The frequencies of the emitted photons are described by the Planck distribution. A black body at higher temperature will emit photons having a distributional peak at a higher frequency than will a colder object, and their respective spectral peaks will be separated according to Wien’s displacement law. The photosphere of the Sun, at a temperature of approximately 6000 K, emits radiation principally in the visible portion of the spectrum. The solar radiation incident upon the earth’s atmosphere is largely passed through to the surface. The atmosphere is largely transparent in the visible spectrum. However, in the infrared spectrum that is characteristic of a blackbody at 300K, the temperature of the earth, the atmosphere is largely opaque. The blackbody radiation from earth’s surface is absorbed or scattered by the atmosphere. Though some radiation escapes into space, it is the radiation absorbed and subsequently emitted by atmospheric gases. It is this spectral selectivity of the atmosphere that is responsible for the planetary greenhouse effect.

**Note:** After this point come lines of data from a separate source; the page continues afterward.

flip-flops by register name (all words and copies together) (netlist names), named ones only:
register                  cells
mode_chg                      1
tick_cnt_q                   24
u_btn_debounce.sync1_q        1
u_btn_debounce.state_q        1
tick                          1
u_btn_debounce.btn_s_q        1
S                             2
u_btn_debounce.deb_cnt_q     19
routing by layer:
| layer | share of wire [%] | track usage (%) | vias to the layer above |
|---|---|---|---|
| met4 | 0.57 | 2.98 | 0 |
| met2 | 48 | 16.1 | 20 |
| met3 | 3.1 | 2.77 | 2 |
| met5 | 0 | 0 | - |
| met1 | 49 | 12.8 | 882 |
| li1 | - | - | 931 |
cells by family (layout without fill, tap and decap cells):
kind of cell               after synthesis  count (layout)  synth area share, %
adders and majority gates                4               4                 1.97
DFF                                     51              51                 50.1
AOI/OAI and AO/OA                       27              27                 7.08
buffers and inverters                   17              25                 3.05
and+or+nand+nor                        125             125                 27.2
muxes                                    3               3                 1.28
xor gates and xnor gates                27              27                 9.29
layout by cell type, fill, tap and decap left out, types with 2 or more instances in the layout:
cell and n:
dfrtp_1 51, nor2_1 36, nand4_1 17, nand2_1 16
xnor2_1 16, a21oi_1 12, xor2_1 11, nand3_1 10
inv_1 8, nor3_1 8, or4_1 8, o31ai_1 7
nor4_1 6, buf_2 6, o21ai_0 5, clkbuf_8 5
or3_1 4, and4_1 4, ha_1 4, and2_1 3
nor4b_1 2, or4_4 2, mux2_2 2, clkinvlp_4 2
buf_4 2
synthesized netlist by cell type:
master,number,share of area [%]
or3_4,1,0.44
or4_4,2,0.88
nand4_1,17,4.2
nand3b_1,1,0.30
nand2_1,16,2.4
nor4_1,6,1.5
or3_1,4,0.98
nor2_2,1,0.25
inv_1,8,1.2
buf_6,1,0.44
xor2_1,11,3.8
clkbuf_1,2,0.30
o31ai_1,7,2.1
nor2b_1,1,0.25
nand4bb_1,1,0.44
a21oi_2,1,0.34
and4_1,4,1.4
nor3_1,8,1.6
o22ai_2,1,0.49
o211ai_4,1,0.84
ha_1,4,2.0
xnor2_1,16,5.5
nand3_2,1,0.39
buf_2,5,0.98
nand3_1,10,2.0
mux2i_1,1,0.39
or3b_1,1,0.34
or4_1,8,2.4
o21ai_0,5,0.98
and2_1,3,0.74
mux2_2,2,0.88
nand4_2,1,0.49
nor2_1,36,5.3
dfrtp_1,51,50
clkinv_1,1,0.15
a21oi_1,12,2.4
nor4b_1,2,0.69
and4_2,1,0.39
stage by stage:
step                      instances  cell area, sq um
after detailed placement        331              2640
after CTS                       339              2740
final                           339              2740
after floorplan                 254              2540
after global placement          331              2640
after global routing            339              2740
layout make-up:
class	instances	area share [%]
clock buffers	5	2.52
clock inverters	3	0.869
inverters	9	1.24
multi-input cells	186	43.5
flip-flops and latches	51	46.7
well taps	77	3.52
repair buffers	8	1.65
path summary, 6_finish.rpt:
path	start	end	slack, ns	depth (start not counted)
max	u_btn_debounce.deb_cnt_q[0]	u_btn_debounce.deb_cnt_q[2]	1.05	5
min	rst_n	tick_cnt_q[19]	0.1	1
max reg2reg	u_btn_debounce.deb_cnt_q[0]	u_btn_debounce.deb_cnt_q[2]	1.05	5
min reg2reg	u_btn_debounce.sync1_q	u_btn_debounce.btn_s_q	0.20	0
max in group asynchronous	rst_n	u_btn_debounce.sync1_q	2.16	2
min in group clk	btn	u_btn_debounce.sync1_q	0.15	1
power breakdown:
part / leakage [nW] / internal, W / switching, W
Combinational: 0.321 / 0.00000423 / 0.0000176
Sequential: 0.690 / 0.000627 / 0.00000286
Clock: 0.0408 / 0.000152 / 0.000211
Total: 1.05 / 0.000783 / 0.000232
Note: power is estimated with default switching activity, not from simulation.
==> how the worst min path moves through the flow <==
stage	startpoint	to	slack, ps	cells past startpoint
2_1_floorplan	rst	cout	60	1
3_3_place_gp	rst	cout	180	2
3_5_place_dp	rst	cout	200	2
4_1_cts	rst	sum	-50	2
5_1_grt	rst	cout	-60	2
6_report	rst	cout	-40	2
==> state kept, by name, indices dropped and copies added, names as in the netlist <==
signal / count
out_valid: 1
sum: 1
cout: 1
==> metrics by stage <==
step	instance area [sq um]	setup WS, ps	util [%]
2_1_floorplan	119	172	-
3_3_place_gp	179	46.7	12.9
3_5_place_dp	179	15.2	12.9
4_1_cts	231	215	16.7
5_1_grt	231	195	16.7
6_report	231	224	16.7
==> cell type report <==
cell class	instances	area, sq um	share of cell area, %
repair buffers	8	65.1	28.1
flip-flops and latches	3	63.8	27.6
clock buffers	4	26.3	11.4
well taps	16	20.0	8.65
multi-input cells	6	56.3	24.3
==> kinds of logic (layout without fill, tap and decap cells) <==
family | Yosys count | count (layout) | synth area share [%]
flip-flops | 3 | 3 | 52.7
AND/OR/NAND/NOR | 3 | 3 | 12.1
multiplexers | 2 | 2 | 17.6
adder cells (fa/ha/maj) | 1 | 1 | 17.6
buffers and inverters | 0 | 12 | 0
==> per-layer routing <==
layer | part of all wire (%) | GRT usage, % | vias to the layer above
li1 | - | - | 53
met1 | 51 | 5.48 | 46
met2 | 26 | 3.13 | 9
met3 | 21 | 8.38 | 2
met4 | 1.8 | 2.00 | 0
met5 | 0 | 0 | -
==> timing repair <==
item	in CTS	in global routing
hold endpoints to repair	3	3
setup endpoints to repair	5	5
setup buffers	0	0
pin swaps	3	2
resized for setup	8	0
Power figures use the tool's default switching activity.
### src/rtl/ring_osc_freq_meter.sv
// ring_osc_freq_meter: enables the ring oscillator, lets it settle for
// WARMUP_CYCLES, then counts synchronized rising edges of ring_clk over
// WINDOW_CYCLES system clocks. The result is edges per window.
//
// Build option: define RING_MEAS_SYNC3_EN for a 3-flop synchronizer.
// The extra stage's latency is absorbed by the warmup period, so the
// window, the busy duration and the count_valid timing are unchanged.
//
// state      | meaning
// -----------+-----------------------------------------------------
// ST_IDLE    | ring off, last result held, waiting for start
// ST_WARMUP  | ring on, synchronizer filling, count frozen
// ST_MEASURE | ring on, counting synchronized rising edges
module ring_osc_freq_meter #(
    parameter int WINDOW_CYCLES = 1024,
    parameter int WARMUP_CYCLES = 16,
    parameter int CNT_W         = 16,
    parameter int TIMER_W       = 16
) (
    input  logic             clk,
    input  logic             rst_n,
    input  logic             start,
    input  logic             abort,
    input  logic             ring_clk,
    output logic             ring_en,
    output logic             busy,
    output logic             count_valid,
    output logic [CNT_W-1:0] count,
    output logic             sat
);

`ifdef RING_MEAS_SYNC3_EN
    localparam int SYNC_STAGES = 3;
`else
    localparam int SYNC_STAGES = 2;
`endif

    localparam logic [TIMER_W-1:0] WARMUP_LOAD = TIMER_W'(WARMUP_CYCLES - 1);
    localparam logic [TIMER_W-1:0] WINDOW_LOAD = TIMER_W'(WINDOW_CYCLES - 1);
    localparam logic [CNT_W-1:0]   CNT_MAX     = '1;

    typedef enum logic [1:0] {
        ST_IDLE,
        ST_WARMUP,
        ST_MEASURE
    } state_t;

    logic [SYNC_STAGES-1:0] sync_q;
    logic                   hist_q;
    logic                   ring_rise;

    state_t             state_q,  state_d;
    logic [TIMER_W-1:0] timer_q,  timer_d;
    logic [CNT_W-1:0]   count_q,  count_d;
    logic               sat_q,    sat_d;
    logic               valid_q,  valid_d;
    logic               active_q, active_d;

    // Synchronize the asynchronous ring clock and keep one sample of history.
    always_ff @(posedge clk or negedge rst_n) begin
        if (!rst_n) begin
            sync_q <= '0;
            hist_q <= 1'b0;
        end else begin
            sync_q <= {sync_q[SYNC_STAGES-2:0], ring_clk};
            hist_q <= sync_q[SYNC_STAGES-1];
        end
    end

    assign ring_rise = sync_q[SYNC_STAGES-1] & ~hist_q;

    // Controller state, timer and result registers.
    always_ff @(posedge clk or negedge rst_n) begin
        if (!rst_n) begin
            state_q  <= ST_IDLE;
            timer_q  <= '0;
            count_q  <= '0;
            sat_q    <= 1'b0;
            valid_q  <= 1'b0;
            active_q <= 1'b0;
        end else begin
            state_q  <= state_d;
            timer_q  <= timer_d;
            count_q  <= count_d;
            sat_q    <= sat_d;
            valid_q  <= valid_d;
            active_q <= active_d;
        end
    end

    // Next-state logic; abort outranks window completion.
    always_comb begin
        state_d  = state_q;
        timer_d  = timer_q;
        count_d  = count_q;
        sat_d    = sat_q;
        valid_d  = valid_q;
        active_d = active_q;

        case (state_q)
            ST_IDLE: begin
                if (start) begin
                    state_d  = ST_WARMUP;
                    active_d = 1'b1;
                    valid_d  = 1'b0;
                    count_d  = '0;
                    sat_d    = 1'b0;
                    timer_d  = WARMUP_LOAD;
                end
            end

            ST_WARMUP: begin
                if (abort) begin
                    state_d  = ST_IDLE;
                    active_d = 1'b0;
                    valid_d  = 1'b0;
                    count_d  = '0;
                    sat_d    = 1'b0;
                end else if (timer_q == '0) begin
                    state_d = ST_MEASURE;
                    timer_d = WINDOW_LOAD;
                end else begin
                    timer_d = timer_q - TIMER_W'(1);
                end
            end

            ST_MEASURE: begin
                if (abort) begin
                    state_d  = ST_IDLE;
                    active_d = 1'b0;
                    valid_d  = 1'b0;
                    count_d  = '0;
                    sat_d    = 1'b0;
                end else begin
                    // The edge seen in the final window cycle still counts.
                    if (ring_rise) begin
                        if (count_q == CNT_MAX) begin
                            sat_d = 1'b1;
                        end else begin
                            count_d = count_q + CNT_W'(1);
                        end
                    end
                    if (timer_q == '0) begin
                        state_d  = ST_IDLE;
                        active_d = 1'b0;
                        valid_d  = 1'b1;
                    end else begin
                        timer_d = timer_q - TIMER_W'(1);
                    end
                end
            end

            default: begin
                state_d  = ST_IDLE;
                active_d = 1'b0;
            end
        endcase
    end

    assign ring_en     = active_q;
    assign busy        = active_q;
    assign count_valid = valid_q;
    assign count       = count_q;
    assign sat         = sat_q;

endmodule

The behavior of a common household lightbulb has a spectrum overlapping the blackbody spectra of the sun and the earth. A portion of the photons emitted by a tungsten light bulb filament at 3000K lie in the visible spectrum. However, the majority of the photonic energy is associated with longer wavelengths and will transfer heat to the environment, as can be deduced empirically by observing a household incandescent lightbulb. Whenever EM radiation is emitted and then absorbed, heat is transferred. This principle is used in microwave ovens, laser cutting, and RF hair removal.
Other heat transfer mechanisms
* Latent heat: Transfer of heat through a physical change in the medium such as water-to-ice or water-to-steam involves significant energy and is exploited in many ways: steam engine, refrigerator etc. (see latent heat of fusion)
* Heat pipe: Using latent heat and capillary action to move heat, it can carry many times as much heat as a similar sized copper rod. Originally invented for use in satellites, they are starting to have applications in personal computers.”